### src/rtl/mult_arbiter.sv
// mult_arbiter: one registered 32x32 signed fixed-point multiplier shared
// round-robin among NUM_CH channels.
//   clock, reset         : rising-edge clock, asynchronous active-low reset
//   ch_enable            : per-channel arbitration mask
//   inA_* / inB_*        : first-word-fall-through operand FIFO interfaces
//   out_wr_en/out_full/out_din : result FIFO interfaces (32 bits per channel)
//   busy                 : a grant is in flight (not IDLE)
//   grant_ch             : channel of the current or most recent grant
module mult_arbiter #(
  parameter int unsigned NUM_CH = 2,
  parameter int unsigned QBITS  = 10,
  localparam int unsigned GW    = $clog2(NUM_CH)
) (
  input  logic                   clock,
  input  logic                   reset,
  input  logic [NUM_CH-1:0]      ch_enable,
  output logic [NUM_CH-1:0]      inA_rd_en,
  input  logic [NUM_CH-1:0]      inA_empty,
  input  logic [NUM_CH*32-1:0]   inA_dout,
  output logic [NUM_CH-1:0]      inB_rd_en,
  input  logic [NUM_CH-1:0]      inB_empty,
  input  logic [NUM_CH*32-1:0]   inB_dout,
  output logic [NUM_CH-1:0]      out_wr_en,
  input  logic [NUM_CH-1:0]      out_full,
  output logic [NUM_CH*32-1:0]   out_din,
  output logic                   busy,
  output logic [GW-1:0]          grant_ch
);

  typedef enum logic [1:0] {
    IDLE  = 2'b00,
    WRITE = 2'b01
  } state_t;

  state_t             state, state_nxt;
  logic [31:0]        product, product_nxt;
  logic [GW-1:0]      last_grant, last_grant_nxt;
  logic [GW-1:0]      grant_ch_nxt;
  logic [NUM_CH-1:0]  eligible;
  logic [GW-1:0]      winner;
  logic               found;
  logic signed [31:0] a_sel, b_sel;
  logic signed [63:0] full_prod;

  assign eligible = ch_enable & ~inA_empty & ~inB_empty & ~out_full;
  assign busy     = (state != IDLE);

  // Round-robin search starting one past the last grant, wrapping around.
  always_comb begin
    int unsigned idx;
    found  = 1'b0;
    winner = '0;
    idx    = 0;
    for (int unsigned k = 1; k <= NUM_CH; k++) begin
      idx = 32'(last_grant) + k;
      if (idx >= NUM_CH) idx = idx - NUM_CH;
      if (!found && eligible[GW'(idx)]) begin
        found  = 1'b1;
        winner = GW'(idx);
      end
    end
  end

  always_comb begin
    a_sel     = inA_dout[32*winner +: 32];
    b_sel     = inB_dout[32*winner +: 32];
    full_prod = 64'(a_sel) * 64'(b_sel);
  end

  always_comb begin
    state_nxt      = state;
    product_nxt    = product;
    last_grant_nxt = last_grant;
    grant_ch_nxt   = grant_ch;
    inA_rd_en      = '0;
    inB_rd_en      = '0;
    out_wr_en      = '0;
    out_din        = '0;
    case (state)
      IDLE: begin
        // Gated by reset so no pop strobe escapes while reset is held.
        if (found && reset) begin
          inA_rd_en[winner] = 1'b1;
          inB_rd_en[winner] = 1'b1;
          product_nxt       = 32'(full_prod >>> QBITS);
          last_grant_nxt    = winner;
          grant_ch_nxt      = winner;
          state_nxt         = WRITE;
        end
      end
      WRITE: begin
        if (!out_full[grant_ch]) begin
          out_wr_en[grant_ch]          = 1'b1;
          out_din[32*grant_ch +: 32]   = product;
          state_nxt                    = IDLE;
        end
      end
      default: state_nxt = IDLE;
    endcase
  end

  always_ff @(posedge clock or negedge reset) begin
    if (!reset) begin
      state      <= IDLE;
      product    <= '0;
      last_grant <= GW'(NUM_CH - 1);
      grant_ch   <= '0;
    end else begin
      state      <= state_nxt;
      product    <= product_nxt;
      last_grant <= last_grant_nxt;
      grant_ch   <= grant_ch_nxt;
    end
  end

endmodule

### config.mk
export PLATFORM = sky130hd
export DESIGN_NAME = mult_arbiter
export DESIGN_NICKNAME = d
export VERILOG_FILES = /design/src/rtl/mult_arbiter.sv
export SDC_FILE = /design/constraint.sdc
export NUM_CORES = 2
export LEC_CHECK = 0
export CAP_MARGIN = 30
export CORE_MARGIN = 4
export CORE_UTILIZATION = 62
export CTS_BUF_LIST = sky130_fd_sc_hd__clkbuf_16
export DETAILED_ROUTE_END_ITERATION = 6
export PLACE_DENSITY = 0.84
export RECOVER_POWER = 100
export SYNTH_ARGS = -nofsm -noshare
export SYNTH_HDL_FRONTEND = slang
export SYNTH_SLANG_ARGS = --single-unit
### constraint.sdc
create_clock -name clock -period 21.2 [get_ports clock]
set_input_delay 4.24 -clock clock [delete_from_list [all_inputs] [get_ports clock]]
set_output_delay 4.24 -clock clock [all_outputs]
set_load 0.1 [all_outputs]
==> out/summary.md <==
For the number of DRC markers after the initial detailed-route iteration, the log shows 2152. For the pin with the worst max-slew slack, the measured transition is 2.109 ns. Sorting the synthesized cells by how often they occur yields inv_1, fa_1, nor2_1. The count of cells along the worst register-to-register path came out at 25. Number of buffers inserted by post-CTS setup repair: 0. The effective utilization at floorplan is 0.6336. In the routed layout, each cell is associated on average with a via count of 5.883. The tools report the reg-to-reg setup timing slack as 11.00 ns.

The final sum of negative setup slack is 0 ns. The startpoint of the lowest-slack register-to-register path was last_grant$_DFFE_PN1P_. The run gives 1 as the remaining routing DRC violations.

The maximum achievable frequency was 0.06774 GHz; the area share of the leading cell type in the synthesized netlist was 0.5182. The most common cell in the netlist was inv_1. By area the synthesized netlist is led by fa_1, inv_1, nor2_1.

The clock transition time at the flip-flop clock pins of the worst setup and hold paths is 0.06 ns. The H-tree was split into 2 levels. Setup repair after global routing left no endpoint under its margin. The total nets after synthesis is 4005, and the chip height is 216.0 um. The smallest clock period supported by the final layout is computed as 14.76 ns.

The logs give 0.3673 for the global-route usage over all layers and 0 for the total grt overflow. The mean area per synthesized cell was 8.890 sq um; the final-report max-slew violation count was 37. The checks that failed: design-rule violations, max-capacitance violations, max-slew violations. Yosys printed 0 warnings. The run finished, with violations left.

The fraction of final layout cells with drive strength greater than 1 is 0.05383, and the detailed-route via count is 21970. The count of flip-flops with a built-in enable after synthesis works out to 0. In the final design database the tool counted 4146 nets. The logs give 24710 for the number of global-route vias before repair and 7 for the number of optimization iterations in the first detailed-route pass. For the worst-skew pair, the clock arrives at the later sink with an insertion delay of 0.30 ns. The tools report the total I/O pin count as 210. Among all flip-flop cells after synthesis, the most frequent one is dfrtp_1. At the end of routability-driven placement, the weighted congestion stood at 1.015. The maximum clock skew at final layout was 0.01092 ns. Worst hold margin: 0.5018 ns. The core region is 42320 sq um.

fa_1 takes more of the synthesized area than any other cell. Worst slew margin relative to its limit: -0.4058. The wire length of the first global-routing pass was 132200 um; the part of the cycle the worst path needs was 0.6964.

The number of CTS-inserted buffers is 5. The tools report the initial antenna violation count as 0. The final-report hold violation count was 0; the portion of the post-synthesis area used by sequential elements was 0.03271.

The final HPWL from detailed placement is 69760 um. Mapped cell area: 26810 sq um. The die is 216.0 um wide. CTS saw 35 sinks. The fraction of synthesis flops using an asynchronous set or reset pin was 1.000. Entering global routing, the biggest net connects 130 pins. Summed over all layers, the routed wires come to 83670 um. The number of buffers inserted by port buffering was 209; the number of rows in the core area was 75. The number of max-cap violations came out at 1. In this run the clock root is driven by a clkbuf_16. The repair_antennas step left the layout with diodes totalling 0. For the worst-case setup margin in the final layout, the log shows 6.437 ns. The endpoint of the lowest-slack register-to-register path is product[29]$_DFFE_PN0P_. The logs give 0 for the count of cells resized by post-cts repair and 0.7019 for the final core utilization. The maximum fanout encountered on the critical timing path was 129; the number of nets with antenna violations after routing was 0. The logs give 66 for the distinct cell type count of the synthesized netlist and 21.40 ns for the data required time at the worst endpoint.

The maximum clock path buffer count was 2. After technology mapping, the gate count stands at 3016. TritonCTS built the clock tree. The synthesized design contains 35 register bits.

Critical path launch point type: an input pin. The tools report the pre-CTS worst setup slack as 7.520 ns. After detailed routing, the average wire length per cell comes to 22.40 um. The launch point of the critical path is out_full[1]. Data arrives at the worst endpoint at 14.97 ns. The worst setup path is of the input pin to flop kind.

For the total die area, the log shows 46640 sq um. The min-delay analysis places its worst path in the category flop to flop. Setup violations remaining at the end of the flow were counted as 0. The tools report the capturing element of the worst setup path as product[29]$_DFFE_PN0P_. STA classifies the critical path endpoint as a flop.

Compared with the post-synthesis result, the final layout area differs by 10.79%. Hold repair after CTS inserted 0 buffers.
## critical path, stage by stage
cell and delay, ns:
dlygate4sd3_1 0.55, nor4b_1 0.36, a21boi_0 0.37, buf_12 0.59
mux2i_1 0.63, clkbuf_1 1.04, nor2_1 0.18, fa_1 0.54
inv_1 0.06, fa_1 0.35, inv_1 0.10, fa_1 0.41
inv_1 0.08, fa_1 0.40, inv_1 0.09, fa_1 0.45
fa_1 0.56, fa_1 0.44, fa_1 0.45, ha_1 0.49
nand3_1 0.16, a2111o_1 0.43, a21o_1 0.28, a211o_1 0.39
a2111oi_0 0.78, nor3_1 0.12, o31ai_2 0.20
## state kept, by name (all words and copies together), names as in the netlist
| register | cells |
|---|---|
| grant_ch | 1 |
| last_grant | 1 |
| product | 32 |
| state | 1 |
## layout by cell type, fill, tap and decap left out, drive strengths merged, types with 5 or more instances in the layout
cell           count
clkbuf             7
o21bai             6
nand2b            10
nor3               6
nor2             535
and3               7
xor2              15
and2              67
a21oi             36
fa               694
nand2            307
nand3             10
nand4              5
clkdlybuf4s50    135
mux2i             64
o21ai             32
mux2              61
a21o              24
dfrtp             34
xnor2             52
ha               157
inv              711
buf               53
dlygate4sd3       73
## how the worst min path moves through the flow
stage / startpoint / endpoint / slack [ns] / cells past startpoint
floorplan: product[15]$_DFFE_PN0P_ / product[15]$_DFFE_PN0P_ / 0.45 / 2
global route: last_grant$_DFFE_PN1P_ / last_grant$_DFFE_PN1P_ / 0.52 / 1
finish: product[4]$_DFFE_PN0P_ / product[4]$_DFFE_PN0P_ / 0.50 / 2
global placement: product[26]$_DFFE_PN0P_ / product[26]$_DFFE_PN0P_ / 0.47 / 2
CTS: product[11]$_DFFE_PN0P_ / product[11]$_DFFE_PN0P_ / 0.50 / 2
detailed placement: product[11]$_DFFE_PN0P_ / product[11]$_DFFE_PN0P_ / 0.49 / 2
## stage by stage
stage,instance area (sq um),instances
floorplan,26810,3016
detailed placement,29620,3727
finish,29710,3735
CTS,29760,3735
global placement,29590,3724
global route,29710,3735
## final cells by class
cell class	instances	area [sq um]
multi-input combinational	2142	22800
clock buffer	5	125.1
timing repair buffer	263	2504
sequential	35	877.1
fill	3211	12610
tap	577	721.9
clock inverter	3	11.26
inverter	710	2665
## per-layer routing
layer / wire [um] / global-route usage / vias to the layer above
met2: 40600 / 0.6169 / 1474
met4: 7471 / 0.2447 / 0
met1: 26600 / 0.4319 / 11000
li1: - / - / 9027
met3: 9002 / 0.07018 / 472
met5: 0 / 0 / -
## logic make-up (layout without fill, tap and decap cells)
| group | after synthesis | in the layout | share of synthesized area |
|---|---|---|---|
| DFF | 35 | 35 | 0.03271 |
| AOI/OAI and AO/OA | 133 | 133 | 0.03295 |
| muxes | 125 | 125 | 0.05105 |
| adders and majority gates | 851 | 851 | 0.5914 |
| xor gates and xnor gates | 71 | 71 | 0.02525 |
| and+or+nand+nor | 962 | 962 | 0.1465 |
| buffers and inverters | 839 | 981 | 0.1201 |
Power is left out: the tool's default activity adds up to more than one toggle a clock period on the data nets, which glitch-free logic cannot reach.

+---+

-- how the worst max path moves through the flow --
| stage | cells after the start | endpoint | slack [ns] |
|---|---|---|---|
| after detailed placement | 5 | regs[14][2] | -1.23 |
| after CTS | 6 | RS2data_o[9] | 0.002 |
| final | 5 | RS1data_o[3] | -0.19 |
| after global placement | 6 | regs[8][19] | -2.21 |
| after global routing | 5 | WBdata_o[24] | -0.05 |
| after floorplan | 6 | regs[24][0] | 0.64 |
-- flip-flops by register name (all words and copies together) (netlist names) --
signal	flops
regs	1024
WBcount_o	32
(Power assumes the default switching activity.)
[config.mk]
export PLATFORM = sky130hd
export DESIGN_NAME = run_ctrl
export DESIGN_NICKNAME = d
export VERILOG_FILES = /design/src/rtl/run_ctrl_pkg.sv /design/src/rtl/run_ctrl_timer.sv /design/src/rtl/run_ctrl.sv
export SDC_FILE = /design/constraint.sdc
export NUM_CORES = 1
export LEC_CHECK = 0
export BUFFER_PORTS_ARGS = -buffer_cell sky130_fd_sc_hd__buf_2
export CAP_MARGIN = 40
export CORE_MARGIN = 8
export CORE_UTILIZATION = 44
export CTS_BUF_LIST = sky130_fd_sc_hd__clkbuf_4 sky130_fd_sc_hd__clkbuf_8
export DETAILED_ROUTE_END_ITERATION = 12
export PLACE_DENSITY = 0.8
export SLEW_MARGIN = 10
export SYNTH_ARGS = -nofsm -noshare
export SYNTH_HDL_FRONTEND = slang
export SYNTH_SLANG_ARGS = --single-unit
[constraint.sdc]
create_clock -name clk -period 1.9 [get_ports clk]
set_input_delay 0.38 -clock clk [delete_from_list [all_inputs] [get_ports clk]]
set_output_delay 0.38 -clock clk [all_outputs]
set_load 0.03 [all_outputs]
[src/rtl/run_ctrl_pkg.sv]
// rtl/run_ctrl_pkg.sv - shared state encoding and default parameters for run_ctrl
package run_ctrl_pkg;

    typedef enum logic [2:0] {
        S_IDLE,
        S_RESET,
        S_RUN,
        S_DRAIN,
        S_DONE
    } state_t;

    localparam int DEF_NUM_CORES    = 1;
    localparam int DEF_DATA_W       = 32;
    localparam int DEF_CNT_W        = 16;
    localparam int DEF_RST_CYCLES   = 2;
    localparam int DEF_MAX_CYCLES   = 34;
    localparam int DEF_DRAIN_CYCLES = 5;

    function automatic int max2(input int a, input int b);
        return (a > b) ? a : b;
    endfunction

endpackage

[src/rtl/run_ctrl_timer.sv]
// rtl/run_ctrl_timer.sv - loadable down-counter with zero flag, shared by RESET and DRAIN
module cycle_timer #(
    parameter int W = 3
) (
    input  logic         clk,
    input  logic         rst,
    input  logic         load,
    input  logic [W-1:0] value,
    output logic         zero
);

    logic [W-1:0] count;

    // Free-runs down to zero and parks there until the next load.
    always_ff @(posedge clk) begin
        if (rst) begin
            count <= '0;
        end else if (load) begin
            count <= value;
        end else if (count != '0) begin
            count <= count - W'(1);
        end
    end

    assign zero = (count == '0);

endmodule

+---+

Search the entries for "regs" and copy out each line that has it.

| after detailed placement | 5 | regs[14][2] | -1.23 |
| after global placement | 6 | regs[8][19] | -2.21 |
| after floorplan | 6 | regs[24][0] | 0.64 |
regs	1024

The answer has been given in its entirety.